If you are known to suffer from keloid scarring, there are a number of steps that can be taken to avoid the formation of keloid scars. Firstly, it is important to identify any precipitating factors towards scar development, such as acne or folliculitis. These should be treated early by a skin specialist to minimize the risk of damage to the skin and resultant keloid formation. Further measures that can avoid bulky scar formation include avoiding any preventable skin injuries such as tattoos and piercings. If you have an accident or are planning to have surgery, you should inform your doctor that you are at a higher risk of developing keloid scars. This will allow your doctor to take appropriate measures to reduce the keloidal risk, such as advising additional wound healing treatments or modifying aspects of your surgery.

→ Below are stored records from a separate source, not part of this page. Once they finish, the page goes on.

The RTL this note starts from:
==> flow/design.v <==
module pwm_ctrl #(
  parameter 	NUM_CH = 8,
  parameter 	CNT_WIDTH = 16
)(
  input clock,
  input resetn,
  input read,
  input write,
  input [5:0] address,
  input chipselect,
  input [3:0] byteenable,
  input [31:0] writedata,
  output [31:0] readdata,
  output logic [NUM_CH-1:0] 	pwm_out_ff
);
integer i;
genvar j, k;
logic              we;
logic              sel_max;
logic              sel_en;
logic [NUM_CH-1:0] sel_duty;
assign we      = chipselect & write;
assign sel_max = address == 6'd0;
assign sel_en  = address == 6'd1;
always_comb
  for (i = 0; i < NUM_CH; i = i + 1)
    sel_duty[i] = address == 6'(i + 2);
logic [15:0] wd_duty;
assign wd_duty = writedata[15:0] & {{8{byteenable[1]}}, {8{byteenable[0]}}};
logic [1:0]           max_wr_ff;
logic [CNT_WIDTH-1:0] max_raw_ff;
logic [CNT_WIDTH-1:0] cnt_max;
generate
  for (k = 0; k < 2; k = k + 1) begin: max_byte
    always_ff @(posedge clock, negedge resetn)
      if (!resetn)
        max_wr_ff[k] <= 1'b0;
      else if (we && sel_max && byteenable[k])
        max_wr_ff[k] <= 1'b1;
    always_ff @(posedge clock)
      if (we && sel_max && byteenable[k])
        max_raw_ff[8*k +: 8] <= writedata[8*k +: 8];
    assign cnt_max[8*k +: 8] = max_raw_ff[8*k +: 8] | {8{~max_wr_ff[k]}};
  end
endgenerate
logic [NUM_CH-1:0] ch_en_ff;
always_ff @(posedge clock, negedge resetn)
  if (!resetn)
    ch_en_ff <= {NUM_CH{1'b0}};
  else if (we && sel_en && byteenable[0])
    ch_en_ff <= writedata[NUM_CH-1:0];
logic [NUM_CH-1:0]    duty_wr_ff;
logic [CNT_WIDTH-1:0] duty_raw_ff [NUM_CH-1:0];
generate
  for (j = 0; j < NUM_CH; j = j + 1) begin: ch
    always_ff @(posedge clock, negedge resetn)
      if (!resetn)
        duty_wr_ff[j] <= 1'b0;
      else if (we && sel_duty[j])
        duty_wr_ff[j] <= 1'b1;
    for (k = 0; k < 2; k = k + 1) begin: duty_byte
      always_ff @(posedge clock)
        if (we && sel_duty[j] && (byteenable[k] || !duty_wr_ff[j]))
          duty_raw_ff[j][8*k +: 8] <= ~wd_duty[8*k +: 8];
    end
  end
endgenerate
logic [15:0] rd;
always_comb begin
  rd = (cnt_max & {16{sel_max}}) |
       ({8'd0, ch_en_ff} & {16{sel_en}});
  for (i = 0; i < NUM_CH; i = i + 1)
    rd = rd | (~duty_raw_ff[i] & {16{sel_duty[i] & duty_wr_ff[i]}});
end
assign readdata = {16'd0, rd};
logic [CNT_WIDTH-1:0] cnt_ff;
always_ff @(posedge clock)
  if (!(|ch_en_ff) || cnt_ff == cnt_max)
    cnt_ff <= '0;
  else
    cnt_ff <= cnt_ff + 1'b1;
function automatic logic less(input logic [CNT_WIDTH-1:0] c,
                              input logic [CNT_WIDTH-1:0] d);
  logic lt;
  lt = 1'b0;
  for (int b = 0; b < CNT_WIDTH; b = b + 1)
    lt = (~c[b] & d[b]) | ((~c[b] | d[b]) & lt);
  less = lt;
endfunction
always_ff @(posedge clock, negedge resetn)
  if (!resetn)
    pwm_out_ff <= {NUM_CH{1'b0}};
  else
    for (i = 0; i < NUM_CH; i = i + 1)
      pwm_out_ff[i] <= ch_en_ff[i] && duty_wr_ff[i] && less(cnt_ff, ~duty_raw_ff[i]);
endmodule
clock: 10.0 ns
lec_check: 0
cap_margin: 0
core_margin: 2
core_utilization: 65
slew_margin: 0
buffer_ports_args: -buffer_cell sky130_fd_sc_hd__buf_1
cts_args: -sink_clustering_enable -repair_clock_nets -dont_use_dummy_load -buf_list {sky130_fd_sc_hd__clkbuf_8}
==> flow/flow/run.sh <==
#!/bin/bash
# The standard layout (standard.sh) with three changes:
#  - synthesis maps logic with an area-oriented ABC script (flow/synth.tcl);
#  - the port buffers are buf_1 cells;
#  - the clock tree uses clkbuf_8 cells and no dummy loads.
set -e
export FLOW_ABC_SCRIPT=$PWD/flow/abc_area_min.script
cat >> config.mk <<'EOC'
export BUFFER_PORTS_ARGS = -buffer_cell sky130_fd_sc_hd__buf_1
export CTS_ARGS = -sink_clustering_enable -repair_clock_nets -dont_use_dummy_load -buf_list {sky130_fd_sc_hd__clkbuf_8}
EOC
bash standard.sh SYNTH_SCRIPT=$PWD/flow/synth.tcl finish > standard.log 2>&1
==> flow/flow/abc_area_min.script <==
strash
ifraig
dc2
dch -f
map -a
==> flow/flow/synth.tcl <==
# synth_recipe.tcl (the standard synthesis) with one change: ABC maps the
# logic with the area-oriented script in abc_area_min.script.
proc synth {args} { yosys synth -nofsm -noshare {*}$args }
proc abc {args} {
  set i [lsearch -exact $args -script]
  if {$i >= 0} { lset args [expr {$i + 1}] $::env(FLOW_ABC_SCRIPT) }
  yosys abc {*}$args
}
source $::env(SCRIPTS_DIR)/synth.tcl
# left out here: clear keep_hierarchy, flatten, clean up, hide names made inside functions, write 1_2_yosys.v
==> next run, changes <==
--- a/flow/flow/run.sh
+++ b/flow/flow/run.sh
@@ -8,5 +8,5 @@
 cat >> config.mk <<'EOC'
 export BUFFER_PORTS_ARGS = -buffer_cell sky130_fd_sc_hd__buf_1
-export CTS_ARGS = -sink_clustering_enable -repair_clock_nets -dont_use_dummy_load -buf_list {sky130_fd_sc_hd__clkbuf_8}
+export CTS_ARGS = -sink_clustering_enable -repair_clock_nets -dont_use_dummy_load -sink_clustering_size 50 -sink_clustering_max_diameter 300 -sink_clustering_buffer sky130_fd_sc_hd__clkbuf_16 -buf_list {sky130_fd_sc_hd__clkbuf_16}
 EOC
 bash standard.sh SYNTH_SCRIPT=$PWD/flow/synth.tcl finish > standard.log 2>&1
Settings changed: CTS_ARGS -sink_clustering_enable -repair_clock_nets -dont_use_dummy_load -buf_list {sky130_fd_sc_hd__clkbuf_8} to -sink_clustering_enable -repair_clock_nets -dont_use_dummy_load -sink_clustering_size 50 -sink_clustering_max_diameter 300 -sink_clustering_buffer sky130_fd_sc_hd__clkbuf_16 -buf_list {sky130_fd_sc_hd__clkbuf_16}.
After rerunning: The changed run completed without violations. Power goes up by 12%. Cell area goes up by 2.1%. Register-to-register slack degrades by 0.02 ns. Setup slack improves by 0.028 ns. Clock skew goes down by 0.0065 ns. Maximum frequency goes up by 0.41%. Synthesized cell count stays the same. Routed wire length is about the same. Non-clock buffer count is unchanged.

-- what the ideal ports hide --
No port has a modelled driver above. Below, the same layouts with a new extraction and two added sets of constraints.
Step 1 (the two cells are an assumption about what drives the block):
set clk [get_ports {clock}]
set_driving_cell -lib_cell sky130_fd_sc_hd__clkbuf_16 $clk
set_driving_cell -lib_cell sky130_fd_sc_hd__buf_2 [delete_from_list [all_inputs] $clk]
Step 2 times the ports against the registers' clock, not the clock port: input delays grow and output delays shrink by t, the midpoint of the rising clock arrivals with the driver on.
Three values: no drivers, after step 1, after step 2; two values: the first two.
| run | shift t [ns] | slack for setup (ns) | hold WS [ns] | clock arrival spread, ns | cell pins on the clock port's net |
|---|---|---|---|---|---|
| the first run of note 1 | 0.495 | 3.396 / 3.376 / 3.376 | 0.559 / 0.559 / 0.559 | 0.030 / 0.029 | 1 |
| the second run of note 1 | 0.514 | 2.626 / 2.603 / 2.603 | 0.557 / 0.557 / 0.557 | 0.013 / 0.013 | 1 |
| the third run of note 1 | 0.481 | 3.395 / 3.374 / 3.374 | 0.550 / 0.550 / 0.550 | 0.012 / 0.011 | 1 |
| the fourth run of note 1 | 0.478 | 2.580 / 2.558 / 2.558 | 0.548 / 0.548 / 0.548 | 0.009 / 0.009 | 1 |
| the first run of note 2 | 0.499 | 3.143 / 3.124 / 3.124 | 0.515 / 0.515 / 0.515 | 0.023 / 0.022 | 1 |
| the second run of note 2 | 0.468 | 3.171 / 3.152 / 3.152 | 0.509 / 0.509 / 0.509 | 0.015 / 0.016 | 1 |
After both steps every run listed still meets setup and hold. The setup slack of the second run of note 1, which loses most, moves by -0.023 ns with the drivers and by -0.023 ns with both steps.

Treating keloid scars is a very specialist area and should be undertaken by an experienced plastic surgeon and multi-disciplinary team. There are 2 main groups of procedures that can be offered to keloid patients that manage different objectives. The first group of interventions will aim to replace the keloid scar with a fine, symptom-free scar. This is best achieved using extra-lesional (i.e complete) excision of the scar followed by post-operative radiotherapy. The second group of interventions aim to reduce the bulk of the scar and to minimize any pain or itching symptoms. There are a wide range of agents that can be used to achieve this including:

  • Steroid injections
  • Injection of 5-fluorouracil (a type of chemotherapy medication)
  • Application of steroid tapes
  • Cryosurgery
  • Lasers alone or in combination with steroids

The best treatment for your keloid scar will depend on the location, size and symptoms associated with the scar. Following a detailed assessment of the scar and discussion of your treatment and cosmetic goals, the most appropriate treatment plan can be considered by your specialist team.